Kremlin spokesman Dmitry Peskov said Monday: “We aren’t seeing any conditions for a peaceful settlement now.”

Dmitry Medvedev, the deputy head of Russia’s Security Council, which is chaired by President Vladimir Putin, went a step further, once again raising the specter of nuclear war and a nightmare outcome to Europe’s biggest and deadliest conflict since World War II.

He chided the U.S. and its allies for providing Ukraine with military and other support to help push back the Kremlin’s forces.
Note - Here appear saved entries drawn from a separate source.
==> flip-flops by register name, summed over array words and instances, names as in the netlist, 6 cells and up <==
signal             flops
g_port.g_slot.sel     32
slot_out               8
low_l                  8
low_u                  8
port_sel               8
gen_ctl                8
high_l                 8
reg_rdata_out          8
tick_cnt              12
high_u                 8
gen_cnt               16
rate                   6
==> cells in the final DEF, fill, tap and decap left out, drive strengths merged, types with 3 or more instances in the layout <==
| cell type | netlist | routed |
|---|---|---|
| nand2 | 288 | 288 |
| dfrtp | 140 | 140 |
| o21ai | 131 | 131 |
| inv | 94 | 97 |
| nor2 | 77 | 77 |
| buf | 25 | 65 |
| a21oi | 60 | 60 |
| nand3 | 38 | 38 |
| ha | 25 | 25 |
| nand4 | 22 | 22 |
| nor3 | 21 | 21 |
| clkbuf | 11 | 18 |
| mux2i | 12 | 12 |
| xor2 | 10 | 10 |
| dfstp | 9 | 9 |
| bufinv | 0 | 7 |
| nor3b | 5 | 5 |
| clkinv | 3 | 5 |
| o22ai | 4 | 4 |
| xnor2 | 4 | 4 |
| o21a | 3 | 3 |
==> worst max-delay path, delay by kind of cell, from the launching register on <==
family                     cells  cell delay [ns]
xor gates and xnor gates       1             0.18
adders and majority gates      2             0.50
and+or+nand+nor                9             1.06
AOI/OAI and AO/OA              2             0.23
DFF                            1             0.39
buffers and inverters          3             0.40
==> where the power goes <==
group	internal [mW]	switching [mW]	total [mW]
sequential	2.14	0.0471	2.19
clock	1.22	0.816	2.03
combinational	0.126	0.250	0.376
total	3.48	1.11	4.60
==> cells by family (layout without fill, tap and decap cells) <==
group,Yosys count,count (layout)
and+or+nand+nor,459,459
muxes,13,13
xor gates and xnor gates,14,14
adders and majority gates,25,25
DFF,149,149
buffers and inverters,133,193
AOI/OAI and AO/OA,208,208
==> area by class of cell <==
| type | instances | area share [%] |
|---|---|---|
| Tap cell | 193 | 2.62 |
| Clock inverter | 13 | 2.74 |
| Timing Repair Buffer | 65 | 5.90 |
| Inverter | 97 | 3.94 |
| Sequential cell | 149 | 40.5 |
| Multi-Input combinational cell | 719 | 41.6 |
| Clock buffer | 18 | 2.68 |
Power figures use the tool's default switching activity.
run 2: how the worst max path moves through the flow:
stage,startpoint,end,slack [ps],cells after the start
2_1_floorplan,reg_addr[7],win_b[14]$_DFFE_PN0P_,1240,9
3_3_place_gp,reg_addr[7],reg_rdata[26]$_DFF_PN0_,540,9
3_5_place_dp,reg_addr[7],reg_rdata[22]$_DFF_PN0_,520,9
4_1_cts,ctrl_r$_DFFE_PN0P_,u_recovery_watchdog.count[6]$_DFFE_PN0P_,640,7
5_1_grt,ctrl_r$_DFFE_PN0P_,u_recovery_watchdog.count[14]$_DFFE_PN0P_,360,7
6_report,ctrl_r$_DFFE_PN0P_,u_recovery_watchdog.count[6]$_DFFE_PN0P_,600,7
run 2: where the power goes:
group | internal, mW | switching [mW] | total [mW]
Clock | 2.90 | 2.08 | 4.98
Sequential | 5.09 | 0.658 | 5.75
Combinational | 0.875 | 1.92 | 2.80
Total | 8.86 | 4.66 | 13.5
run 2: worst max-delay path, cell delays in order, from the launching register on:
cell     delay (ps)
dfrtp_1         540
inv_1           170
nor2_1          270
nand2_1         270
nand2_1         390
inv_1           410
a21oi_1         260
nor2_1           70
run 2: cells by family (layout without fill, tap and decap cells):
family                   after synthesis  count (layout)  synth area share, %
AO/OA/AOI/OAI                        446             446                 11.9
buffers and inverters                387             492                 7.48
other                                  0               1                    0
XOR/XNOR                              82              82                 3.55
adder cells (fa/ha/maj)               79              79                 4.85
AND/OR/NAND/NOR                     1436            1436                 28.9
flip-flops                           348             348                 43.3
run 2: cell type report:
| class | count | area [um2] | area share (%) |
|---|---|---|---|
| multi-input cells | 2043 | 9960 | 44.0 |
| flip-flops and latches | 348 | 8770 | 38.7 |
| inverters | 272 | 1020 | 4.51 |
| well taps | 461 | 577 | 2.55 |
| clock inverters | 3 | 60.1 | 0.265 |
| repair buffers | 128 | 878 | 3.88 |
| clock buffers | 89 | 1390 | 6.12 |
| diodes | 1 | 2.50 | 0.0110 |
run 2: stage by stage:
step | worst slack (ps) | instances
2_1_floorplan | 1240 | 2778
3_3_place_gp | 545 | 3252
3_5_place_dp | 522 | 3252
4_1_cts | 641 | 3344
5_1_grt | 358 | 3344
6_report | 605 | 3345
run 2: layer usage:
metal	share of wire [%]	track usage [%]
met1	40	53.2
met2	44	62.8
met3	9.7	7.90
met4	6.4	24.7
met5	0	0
--- config.mk ---
export PLATFORM = sky130hd
export DESIGN_NAME = ccp_clock_ctrl
export DESIGN_NICKNAME = d
export VERILOG_FILES = /design/src/rtl/ccp_pkg.sv /design/src/rtl/ccp_clock_ctrl.sv
export SDC_FILE = /design/constraint.sdc
export NUM_CORES = 1
export LEC_CHECK = 0
export BUFFER_PORTS_ARGS = -buffer_cell sky130_fd_sc_hd__buf_2
export CAP_MARGIN = 5
export CORE_MARGIN = 2
export CORE_UTILIZATION = 50
export CTS_BUF_LIST = sky130_fd_sc_hd__clkbuf_8 sky130_fd_sc_hd__clkbuf_16
export DETAILED_ROUTE_END_ITERATION = 12
export MAX_ROUTING_LAYER = met4
export PLACE_DENSITY = 0.85
export SLEW_MARGIN = 20
export SYNTH_ARGS = -nofsm -noshare
export SYNTH_HDL_FRONTEND = slang
export SYNTH_SLANG_ARGS = --single-unit
--- constraint.sdc ---
create_clock -name clk_i -period 2.5 [get_ports clk_i]
set_input_delay 0.5 -clock clk_i [delete_from_list [all_inputs] [get_ports clk_i]]
set_output_delay 0.5 -clock clk_i [all_outputs]
set_load 0.005 [all_outputs]
--- src/rtl/ccp_pkg.sv ---
`default_nettype none
package ccp_pkg;
	// Register byte addresses on the bus.
	localparam logic [7:0] OFS_KEY = 8'h00;
	localparam logic [7:0] OFS_CFG0 = 8'h04;
	localparam logic [7:0] OFS_CFG1 = 8'h08;
	localparam logic [7:0] OFS_PLL = 8'h0c;
	localparam logic [7:0] OFS_STS = 8'h10;

	// Write key.
	localparam logic [7:0] KEY_MIN = 8'h40;
	localparam int KEY_LSB = 0;

	// System clock config fields.
	localparam int CFG0_IRQEN = 15;
	localparam int CFG0_TRIM = 11;
	localparam int CFG0_SEL_LSB = 8;
	localparam int CFG0_SW = 7;
	localparam int CFG0_FOSC = 6;
	localparam int CFG0_FXT = 5;
	localparam int CFG0_RANGE = 4;
	localparam int CFG0_SOSC = 1;
	localparam int CFG0_SXT = 0;

	// Peripheral clock select fields.
	localparam int CFG1_TICK_LSB = 5;
	localparam int CFG1_DISP = 1;
	localparam int CFG1_BASE = 0;

	// PLL config fields.
	localparam int PLL_REF = 23;
	localparam int PLL_PRE_LSB = 16;
	localparam int PLL_MUL_LSB = 8;
	localparam int PLL_PWR = 7;
	localparam int PLL_OEN = 6;
	localparam int PLL_POST_LSB = 0;

	// Status fields.
	localparam int STS_LOCK = 2;
	localparam int STS_LOST = 1;
	localparam int STS_FAIL = 0;

	// System clock source codes.
	localparam logic [1:0] SRC_SLOW_OSC = 2'h0;
	localparam logic [1:0] SRC_FAST_XTAL = 2'h1;
	localparam logic [1:0] SRC_PLL = 2'h2;
	localparam logic [1:0] SRC_SLOW_XTAL = 2'h3;

	// Reset values of fields that are not zero.
	localparam logic FOSC_RST = 1'b1;

	// System clock switch handshake, Gray coded along its cycle.
	typedef enum logic [1:0] {
		SW_FAST_OSC = 2'b00,
		SW_TO_TARGET = 2'b01,
		SW_TARGET = 2'b11,
		SW_TO_FAST_OSC = 2'b10
	} ccp_sw_state_t;
endpackage
`default_nettype wire

--- src/rtl/ccp_clock_ctrl.sv ---
`default_nettype none
module ccp_clock_ctrl (
	// Clock and reset
	input wire logic clk_i,
	input wire logic rst_i,
	// Wishbone slave
	input wire logic wb_cyc_i,
	input wire logic wb_stb_i,
	input wire logic wb_we_i,
	input wire logic [7:0] wb_adr_i,
	input wire logic [3:0] wb_sel_i,
	input wire logic [31:0] wb_dat_i,
	output logic [31:0] wb_dat_o,
	output logic wb_ack_o,
	// Power management events on this clock
	input wire logic wakeup_i,
	input wire logic low_power_entry_i,
	// Analog and clock mux status, asynchronous
	input wire logic pll_lock_i,
	input wire logic clock_fail_i,
	input wire logic sysclk_switch_ack_i,
	input wire logic display_sel_ack_i,
	input wire logic base_sel_ack_i,
	// Oscillator controls
	output logic int_fast_osc_enable_o,
	output logic ext_fast_xtal_enable_o,
	output logic ext_xtal_range_o,
	output logic int_slow_osc_enable_o,
	output logic ext_slow_xtal_enable_o,
	output logic low_freq_power_trim_o,
	// Clock selection
	output logic [1:0] sysclk_source_sel_o,
	output logic sysclk_switch_req_o,
	output logic [2:0] tick_timer_clock_sel_o,
	output logic display_clock_sel_req_o,
	output logic base_timer_clock_sel_req_o,
	// PLL controls
	output logic pll_ref_sel_o,
	output logic [4:0] pll_pre_divider_o,
	output logic [7:0] pll_multiplier_o,
	output logic [1:0] pll_post_divider_o,
	output logic pll_power_on_o,
	output logic pll_output_enable_o,
	// Interrupt request to the processor
	output logic clock_fail_irq_o
);

	// Byte-lane merge of write data into an old register image.
	function automatic logic [31:0] wb_merge(input logic [31:0] old, input logic [31:0] wd,
			input logic [3:0] sel);
		logic [31:0] res;
		res = old;
		for (int i = 0; i < 4; i++) begin
			if (sel[i]) begin
				res[i*8 +: 8] = wd[i*8 +: 8];
			end
		end
		return res;
	endfunction

	// Two-flop synchronisers for the asynchronous status inputs.
	logic [4:0] sync1_reg;
	logic [4:0] sync2_reg;
	always_ff @(posedge clk_i) begin
		if (rst_i) begin
			sync1_reg <= 5'h00;
			sync2_reg <= 5'h00;
		end else begin
			sync1_reg <= {pll_lock_i, clock_fail_i, sysclk_switch_ack_i, display_sel_ack_i,
				base_sel_ack_i};
			sync2_reg <= sync1_reg;
		end
	end
	logic lock_s;
	logic fail_s;
	logic sw_ack_s;
	logic disp_ack_s;
	logic base_ack_s;
	assign {lock_s, fail_s, sw_ack_s, disp_ack_s, base_ack_s} = sync2_reg;

	// Bus decode. A write takes effect on the edge where ack is high.
	logic ack_reg;
	logic req;
	logic wr;
	assign req = wb_cyc_i & wb_stb_i;
	assign wr = req & wb_we_i & ack_reg;

	logic hit_key;
	logic hit_cfg0;
	logic hit_cfg1;
	logic hit_pll;
	assign hit_key = (wb_adr_i == ccp_pkg::OFS_KEY);
	assign hit_cfg0 = (wb_adr_i == ccp_pkg::OFS_CFG0);
	assign hit_cfg1 = (wb_adr_i == ccp_pkg::OFS_CFG1);
	assign hit_pll = (wb_adr_i == ccp_pkg::OFS_PLL);

	// Write key and window countdown.
	logic [7:0] key_reg;
	logic [7:0] win_cnt_reg;
	logic unlocked_reg;
	logic [31:0] key_new;
	logic prot_wr;
	assign key_new = wb_merge({24'h000000, key_reg}, wb_dat_i, wb_sel_i);
	assign prot_wr = wr & unlocked_reg & (hit_cfg0 | hit_cfg1 | hit_pll);

	always_ff @(posedge clk_i) begin
		if (rst_i) begin
			key_reg <= 8'h00;
			win_cnt_reg <= 8'h00;
			unlocked_reg <= 1'b0;
		end else if (wr && hit_key) begin
			key_reg <= key_new[7:0];
			// A key below the threshold shuts the window at once.
			unlocked_reg <= (key_new[7:0] >= ccp_pkg::KEY_MIN);
			win_cnt_reg <= key_new[7:0];
		end else if (prot_wr) begin
			// Each accepted protected write restarts the window.
			win_cnt_reg <= key_reg;
		end else if (unlocked_reg) begin
			if (win_cnt_reg <= 8'h01) begin
				unlocked_reg <= 1'b0;
				win_cnt_reg <= 8'h00;
			end else begin
				win_cnt_reg <= win_cnt_reg - 8'h01;
			end
		end
	end

	// System clock switch handshake with the clock mux.
	ccp_pkg::ccp_sw_state_t sw_state_reg;
	logic [31:0] cfg0_img;
	logic [31:0] cfg0_new;
	logic sw_bit;
	logic sysclk_ext;
	logic pll_is_sysclk;
	// The switch bit shows the mux's confirmed state, not the last write.
	assign sw_bit = (sw_state_reg == ccp_pkg::SW_TARGET) ||
		(sw_state_reg == ccp_pkg::SW_TO_FAST_OSC);
	assign sysclk_ext = (sw_state_reg == ccp_pkg::SW_TARGET) &&
		(sysclk_source_sel_o != ccp_pkg::SRC_SLOW_OSC);
	assign pll_is_sysclk = sw_bit && (sysclk_source_sel_o == ccp_pkg::SRC_PLL);
	assign cfg0_new = wb_merge(cfg0_img, wb_dat_i, wb_sel_i);

	logic fail_event;
	logic fail_prev_reg;
	assign fail_event = fail_s & ~fail_prev_reg & sysclk_ext;

	always_ff @(posedge clk_i) begin
		if (rst_i || wakeup_i) begin
			sw_state_reg <= ccp_pkg::SW_FAST_OSC;
		end else begin
			case (sw_state_reg)
				ccp_pkg::SW_FAST_OSC: begin
					if (prot_wr && hit_cfg0 && cfg0_new[ccp_pkg::CFG0_SW]) begin
						sw_state_reg <= ccp_pkg::SW_TO_TARGET;
					end
				end
				ccp_pkg::SW_TO_TARGET: begin
					if (sw_ack_s) begin
						sw_state_reg <= ccp_pkg::SW_TARGET;
					end
				end
				ccp_pkg::SW_TARGET: begin
					if (fail_event) begin
						sw_state_reg <= ccp_pkg::SW_TO_FAST_OSC;
					end else if (prot_wr && hit_cfg0 && !cfg0_new[ccp_pkg::CFG0_SW]) begin
						sw_state_reg <= ccp_pkg::SW_TO_FAST_OSC;
					end
				end
				ccp_pkg::SW_TO_FAST_OSC: begin
					if (!sw_ack_s) begin
						sw_state_reg <= ccp_pkg::SW_FAST_OSC;
					end
				end
				default: sw_state_reg <= ccp_pkg::SW_FAST_OSC;
			endcase
		end
	end

	always_ff @(posedge clk_i) begin
		if (rst_i || wakeup_i) begin
			sysclk_switch_req_o <= 1'b0;
		end else begin
			sysclk_switch_req_o <= (sw_state_reg == ccp_pkg::SW_TO_TARGET) ||
				(sw_state_reg == ccp_pkg::SW_TARGET && !fail_event);
		end
	end

	// System clock config fields.
	logic clock_fail_irq_enable_reg;
	assign cfg0_img = {16'h0000, clock_fail_irq_enable_reg, 3'h0, low_freq_power_trim_o, 1'b0,
		sysclk_source_sel_o, sw_bit, int_fast_osc_enable_o, ext_fast_xtal_enable_o,
		ext_xtal_range_o, 2'h0, int_slow_osc_enable_o, ext_slow_xtal_enable_o};

	always_ff @(posedge clk_i) begin
		if (rst_i) begin
			clock_fail_irq_enable_reg <= 1'b0;
			low_freq_power_trim_o <= 1'b0;
			sysclk_source_sel_o <= ccp_pkg::SRC_SLOW_OSC;
			ext_xtal_range_o <= 1'b0;
			int_slow_osc_enable_o <= 1'b0;
			ext_slow_xtal_enable_o <= 1'b0;
		end else if (prot_wr && hit_cfg0) begin
			clock_fail_irq_enable_reg <= cfg0_new[ccp_pkg::CFG0_IRQEN];
			low_freq_power_trim_o <= cfg0_new[ccp_pkg::CFG0_TRIM];
			sysclk_source_sel_o <= cfg0_new[ccp_pkg::CFG0_SEL_LSB +: 2];
			ext_xtal_range_o <= cfg0_new[ccp_pkg::CFG0_RANGE];
			int_slow_osc_enable_o <= cfg0_new[ccp_pkg::CFG0_SOSC];
			ext_slow_xtal_enable_o <= cfg0_new[ccp_pkg::CFG0_SXT];
		end
	end

	// Oscillator enables that reset and wake-up also force.
	always_ff @(posedge clk_i) begin
		if (rst_i || wakeup_i) begin
			int_fast_osc_enable_o <= ccp_pkg::FOSC_RST;
			ext_fast_xtal_enable_o <= 1'b0;
		end else if (prot_wr && hit_cfg0) begin
			// Stopping the oscillator that clocks the system would hang it.
			if (sw_bit) begin
				int_fast_osc_enable_o <= cfg0_new[ccp_pkg::CFG0_FOSC];
			end
			ext_fast_xtal_enable_o <= cfg0_new[ccp_pkg::CFG0_FXT];
		end
	end

	// Peripheral clock select.
	logic [31:0] cfg1_img;
	logic [31:0] cfg1_new;
	assign cfg1_img = {24'h000000, tick_timer_clock_sel_o, 3'h0, disp_ack_s, base_ack_s};
	assign cfg1_new = wb_merge(cfg1_img, wb_dat_i, wb_sel_i);

	always_ff @(posedge clk_i) begin
		if (rst_i) begin
			tick_timer_clock_sel_o <= 3'h0;
			display_clock_sel_req_o <= 1'b0;
			base_timer_clock_sel_req_o <= 1'b0;
		end else if (prot_wr && hit_cfg1) begin
			tick_timer_clock_sel_o <= cfg1_new[ccp_pkg::CFG1_TICK_LSB +: 3];
			display_clock_sel_req_o <= cfg1_new[ccp_pkg::CFG1_DISP];
			base_timer_clock_sel_req_o <= cfg1_new[ccp_pkg::CFG1_BASE];
		end
	end

	// PLL config.
	logic [31:0] pll_img;
	logic [31:0] pll_new;
	assign pll_img = {8'h00, pll_ref_sel_o, 2'h0, pll_pre_divider_o, pll_multiplier_o,
		pll_power_on_o, pll_output_enable_o, 4'h0, pll_post_divider_o};
	assign pll_new = wb_merge(pll_img, wb_dat_i, wb_sel_i);

	always_ff @(posedge clk_i) begin
		if (rst_i) begin
			pll_ref_sel_o <= 1'b0;
			pll_pre_divider_o <= 5'h00;
			pll_multiplier_o <= 8'h00;
			pll_post_divider_o <= 2'h0;
		end else if (prot_wr && hit_pll) begin
			pll_pre_divider_o <= pll_new[ccp_pkg::PLL_PRE_LSB +: 5];
			pll_multiplier_o <= pll_new[ccp_pkg::PLL_MUL_LSB +: 8];
			if (!pll_power_on_o) begin
				pll_ref_sel_o <= pll_new[ccp_pkg::PLL_REF];
				pll_post_divider_o <= pll_new[ccp_pkg::PLL_POST_LSB +: 2];
			end
		end
	end

	always_ff @(posedge clk_i) begin
		if (rst_i) begin
			pll_power_on_o <= 1'b0;
		end else if (pll_is_sysclk) begin
			// The running system clock source must keep its PLL powered.
			if (prot_wr && hit_pll) begin
				pll_power_on_o <= 1'b1;
			end
		end else if (low_power_entry_i) begin
			pll_power_on_o <= 1'b0;
		end else if (prot_wr && hit_pll) begin
			pll_power_on_o <= pll_new[ccp_pkg::PLL_PWR];
		end
	end

	always_ff @(posedge clk_i) begin
		if (rst_i) begin
			pll_output_enable_o <= 1'b0;
		end else if (prot_wr && hit_pll && !pll_is_sysclk) begin
			pll_output_enable_o <= pll_new[ccp_pkg::PLL_OEN];
		end
	end

	// Status: live lock, sticky loss of lock, sticky clock failure.
	logic lock_prev_reg;
	logic lost_reg;
	logic fail_reg;
	always_ff @(posedge clk_i) begin
		if (rst_i) begin
			lock_prev_reg <= 1'b0;
			fail_prev_reg <= 1'b0;
			lost_reg <= 1'b0;
			fail_reg <= 1'b0;
		end else begin
			lock_prev_reg <= lock_s;
			fail_prev_reg <= fail_s;
			if (lock_prev_reg && !lock_s && pll_power_on_o) begin
				lost_reg <= 1'b1;
			end
			if (fail_event) begin
				fail_reg <= 1'b1;
			end
		end
	end

	always_ff @(posedge clk_i) begin
		if (rst_i) begin
			clock_fail_irq_o <= 1'b0;
		end else begin
			clock_fail_irq_o <= fail_reg & clock_fail_irq_enable_reg;
		end
	end

	// Read mux and acknowledge; unmapped addresses read zero.
	logic [31:0] rd_data;
	always_comb begin
		case (wb_adr_i)
			ccp_pkg::OFS_KEY: rd_data = {24'h000000, key_reg};
			ccp_pkg::OFS_CFG0: rd_data = cfg0_img;
			ccp_pkg::OFS_CFG1: rd_data = cfg1_img;
			ccp_pkg::OFS_PLL: rd_data = pll_img;
			ccp_pkg::OFS_STS: rd_data = {29'h00000000, lock_s, lost_reg, fail_reg};
			default: rd_data = 32'h00000000;
		endcase
	end

	always_ff @(posedge clk_i) begin
		if (rst_i) begin
			ack_reg <= 1'b0;
			wb_dat_o <= 32'h00000000;
		end else begin
			ack_reg <= req & ~ack_reg;
			if (req && !ack_reg) begin
				wb_dat_o <= rd_data;
			end
		end
	end
	assign wb_ack_o = ack_reg;

endmodule // ccp_clock_ctrl
`default_nettype wire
Their longer-term aim, he claimed, is to break up Russia.

“They have crazy illusions that, after finishing off the Soviet Union without a single shot, they could bury today’s Russia without any significant problems for themselves, simply by disposing thousands of lives in the conflict,” he said. “It’s a very dangerous mistake. It won’t work like it did with the Soviet Union.”

Putin has also framed the war in those terms, saying that Russia faces an existential threat.

In the Sunday-Monday attacks, Ukraine’s General Staff said Kyiv’s forces shot down 11 out of 14 Iranian-made Shahed drones.

In phone calls home, Russian soldiers in Ukraine tell loved ones of life on the front, including the killing of civilians and the looting of homes.

Ukraine’s presidential office said Monday that at least two civilians were killed and nine others were wounded by Russian attacks over the previous 24 hours.

It said that intense fighting has continued around Bakhmut, Avdiivka and Vuhledar in the Donetsk region, which have come under relentless Russian shelling.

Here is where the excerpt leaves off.